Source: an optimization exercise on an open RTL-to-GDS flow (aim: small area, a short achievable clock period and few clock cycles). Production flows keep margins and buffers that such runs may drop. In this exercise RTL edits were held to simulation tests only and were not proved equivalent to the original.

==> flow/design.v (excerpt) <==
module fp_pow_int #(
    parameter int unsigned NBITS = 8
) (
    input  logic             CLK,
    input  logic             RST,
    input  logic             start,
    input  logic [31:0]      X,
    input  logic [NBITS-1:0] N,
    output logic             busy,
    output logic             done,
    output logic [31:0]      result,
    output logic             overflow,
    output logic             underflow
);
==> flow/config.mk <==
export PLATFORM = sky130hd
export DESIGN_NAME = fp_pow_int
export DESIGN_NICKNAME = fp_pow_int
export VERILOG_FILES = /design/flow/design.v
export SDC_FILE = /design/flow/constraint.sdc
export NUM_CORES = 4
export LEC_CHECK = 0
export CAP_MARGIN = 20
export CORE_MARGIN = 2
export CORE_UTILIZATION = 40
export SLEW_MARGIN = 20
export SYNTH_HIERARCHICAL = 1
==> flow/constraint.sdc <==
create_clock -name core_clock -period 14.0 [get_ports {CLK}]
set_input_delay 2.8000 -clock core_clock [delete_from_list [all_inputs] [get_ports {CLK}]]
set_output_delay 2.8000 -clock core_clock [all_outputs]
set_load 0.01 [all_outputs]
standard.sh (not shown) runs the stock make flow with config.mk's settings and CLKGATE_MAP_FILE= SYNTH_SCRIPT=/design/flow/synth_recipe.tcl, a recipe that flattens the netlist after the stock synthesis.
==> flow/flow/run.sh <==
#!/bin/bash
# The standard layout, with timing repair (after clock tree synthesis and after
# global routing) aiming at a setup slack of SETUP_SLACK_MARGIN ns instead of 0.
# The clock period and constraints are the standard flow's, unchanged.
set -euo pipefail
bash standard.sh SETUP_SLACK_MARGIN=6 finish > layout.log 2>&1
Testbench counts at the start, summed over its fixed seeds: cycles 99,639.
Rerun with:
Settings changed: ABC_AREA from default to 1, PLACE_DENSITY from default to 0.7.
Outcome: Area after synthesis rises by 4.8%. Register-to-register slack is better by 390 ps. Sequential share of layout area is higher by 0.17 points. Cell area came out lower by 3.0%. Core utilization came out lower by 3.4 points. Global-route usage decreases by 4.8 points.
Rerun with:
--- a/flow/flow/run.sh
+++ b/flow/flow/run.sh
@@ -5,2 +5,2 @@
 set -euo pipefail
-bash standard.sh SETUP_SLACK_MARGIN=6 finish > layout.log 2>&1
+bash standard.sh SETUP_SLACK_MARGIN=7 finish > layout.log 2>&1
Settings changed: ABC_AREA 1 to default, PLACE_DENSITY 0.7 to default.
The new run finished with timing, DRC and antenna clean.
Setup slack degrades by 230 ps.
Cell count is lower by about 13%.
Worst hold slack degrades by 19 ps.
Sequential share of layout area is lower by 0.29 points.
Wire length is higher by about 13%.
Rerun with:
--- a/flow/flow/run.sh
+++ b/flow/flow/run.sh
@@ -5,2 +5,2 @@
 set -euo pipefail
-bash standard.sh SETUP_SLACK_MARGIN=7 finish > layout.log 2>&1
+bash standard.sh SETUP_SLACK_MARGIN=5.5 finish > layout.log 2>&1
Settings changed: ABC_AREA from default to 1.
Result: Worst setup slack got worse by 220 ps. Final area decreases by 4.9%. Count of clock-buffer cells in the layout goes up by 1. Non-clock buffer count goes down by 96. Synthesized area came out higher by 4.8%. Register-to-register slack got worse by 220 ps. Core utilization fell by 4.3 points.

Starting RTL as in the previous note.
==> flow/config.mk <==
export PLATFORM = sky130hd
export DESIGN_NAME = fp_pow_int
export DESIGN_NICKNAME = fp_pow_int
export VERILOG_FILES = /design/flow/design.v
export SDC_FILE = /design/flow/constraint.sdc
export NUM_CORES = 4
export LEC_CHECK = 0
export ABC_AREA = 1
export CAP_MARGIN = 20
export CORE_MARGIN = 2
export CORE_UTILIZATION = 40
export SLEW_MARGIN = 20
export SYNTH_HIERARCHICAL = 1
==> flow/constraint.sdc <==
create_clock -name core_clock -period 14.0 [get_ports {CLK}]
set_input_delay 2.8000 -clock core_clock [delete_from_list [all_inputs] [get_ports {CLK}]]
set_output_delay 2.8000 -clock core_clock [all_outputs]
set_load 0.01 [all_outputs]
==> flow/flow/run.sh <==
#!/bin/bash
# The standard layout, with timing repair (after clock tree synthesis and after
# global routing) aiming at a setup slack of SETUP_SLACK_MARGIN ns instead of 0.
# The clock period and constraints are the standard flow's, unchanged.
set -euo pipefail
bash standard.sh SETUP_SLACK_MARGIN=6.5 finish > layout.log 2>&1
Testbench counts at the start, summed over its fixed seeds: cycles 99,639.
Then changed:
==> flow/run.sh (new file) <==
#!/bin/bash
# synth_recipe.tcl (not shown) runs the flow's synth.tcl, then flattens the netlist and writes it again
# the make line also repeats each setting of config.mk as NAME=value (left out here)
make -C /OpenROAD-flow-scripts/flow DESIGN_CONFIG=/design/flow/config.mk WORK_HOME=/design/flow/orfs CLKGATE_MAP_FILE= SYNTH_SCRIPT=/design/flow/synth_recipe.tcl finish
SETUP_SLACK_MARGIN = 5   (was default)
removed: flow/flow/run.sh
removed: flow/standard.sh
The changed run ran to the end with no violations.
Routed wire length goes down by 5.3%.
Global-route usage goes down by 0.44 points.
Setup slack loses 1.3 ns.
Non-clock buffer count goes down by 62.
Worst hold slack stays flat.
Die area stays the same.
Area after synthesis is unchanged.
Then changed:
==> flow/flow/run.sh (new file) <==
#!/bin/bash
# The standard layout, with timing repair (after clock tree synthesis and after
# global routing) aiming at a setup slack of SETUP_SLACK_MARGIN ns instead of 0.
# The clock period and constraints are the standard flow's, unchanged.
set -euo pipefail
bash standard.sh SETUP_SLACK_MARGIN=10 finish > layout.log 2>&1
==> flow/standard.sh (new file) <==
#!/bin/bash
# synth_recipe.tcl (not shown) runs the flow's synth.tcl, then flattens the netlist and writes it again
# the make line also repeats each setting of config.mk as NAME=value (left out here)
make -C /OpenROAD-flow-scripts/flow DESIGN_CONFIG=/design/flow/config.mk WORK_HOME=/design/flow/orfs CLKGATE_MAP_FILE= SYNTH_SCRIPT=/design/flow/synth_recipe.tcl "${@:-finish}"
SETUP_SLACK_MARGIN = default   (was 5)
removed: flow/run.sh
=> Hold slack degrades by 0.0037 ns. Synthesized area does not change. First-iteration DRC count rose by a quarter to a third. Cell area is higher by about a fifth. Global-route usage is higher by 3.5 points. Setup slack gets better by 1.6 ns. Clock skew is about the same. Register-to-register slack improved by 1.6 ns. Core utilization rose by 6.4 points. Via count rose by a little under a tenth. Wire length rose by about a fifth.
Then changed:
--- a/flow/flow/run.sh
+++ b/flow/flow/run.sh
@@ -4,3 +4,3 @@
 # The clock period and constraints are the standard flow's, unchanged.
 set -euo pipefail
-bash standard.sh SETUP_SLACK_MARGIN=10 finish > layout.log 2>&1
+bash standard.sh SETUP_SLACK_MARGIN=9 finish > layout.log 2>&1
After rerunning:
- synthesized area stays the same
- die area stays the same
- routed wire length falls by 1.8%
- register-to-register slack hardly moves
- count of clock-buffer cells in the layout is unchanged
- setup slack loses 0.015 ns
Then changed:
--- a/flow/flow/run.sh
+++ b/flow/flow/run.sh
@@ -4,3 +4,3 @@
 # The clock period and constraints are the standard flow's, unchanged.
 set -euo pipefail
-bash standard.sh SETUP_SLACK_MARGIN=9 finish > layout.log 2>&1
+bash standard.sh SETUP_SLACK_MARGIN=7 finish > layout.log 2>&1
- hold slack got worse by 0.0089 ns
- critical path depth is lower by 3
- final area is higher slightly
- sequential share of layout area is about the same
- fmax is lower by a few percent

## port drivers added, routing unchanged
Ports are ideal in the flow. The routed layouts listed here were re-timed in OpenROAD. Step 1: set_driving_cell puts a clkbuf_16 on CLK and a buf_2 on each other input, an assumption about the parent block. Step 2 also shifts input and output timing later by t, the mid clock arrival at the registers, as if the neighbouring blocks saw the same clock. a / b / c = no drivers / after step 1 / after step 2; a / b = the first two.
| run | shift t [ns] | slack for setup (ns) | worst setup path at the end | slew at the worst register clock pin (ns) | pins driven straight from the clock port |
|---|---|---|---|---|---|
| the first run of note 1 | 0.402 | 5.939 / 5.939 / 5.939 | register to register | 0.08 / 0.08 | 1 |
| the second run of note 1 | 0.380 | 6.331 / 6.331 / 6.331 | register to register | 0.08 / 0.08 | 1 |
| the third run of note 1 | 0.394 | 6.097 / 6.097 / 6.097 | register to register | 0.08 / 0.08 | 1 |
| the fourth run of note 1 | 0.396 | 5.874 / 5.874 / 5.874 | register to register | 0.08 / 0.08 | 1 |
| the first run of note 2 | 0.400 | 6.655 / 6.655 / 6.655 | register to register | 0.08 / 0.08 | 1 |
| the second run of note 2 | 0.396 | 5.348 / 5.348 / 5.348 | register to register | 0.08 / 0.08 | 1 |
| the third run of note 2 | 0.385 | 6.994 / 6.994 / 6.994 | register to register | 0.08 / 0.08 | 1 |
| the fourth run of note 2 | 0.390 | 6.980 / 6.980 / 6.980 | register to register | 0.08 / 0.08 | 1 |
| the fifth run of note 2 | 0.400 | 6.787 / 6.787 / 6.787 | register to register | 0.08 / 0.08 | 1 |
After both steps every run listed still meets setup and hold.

--*--

» YOUR ASSIGNMENT
Among the records above, which lines hold the word "about"? Copy each one.

» SOLUTION FOR THIS PROBLEM
Cell count is lower by about 13%.
Wire length is higher by about 13%.
=> Hold slack degrades by 0.0037 ns. Synthesized area does not change. First-iteration DRC count rose by a quarter to a third. Cell area is higher by about a fifth. Global-route usage is higher by 3.5 points. Setup slack gets better by 1.6 ns. Clock skew is about the same. Register-to-register slack improved by 1.6 ns. Core utilization rose by 6.4 points. Via count rose by a little under a tenth. Wire length rose by about a fifth.
- sequential share of layout area is about the same
Ports are ideal in the flow. The routed layouts listed here were re-timed in OpenROAD. Step 1: set_driving_cell puts a clkbuf_16 on CLK and a buf_2 on each other input, an assumption about the parent block. Step 2 also shifts input and output timing later by t, the mid clock arrival at the registers, as if the neighbouring blocks saw the same clock. a / b / c = no drivers / after step 1 / after step 2; a / b = the first two.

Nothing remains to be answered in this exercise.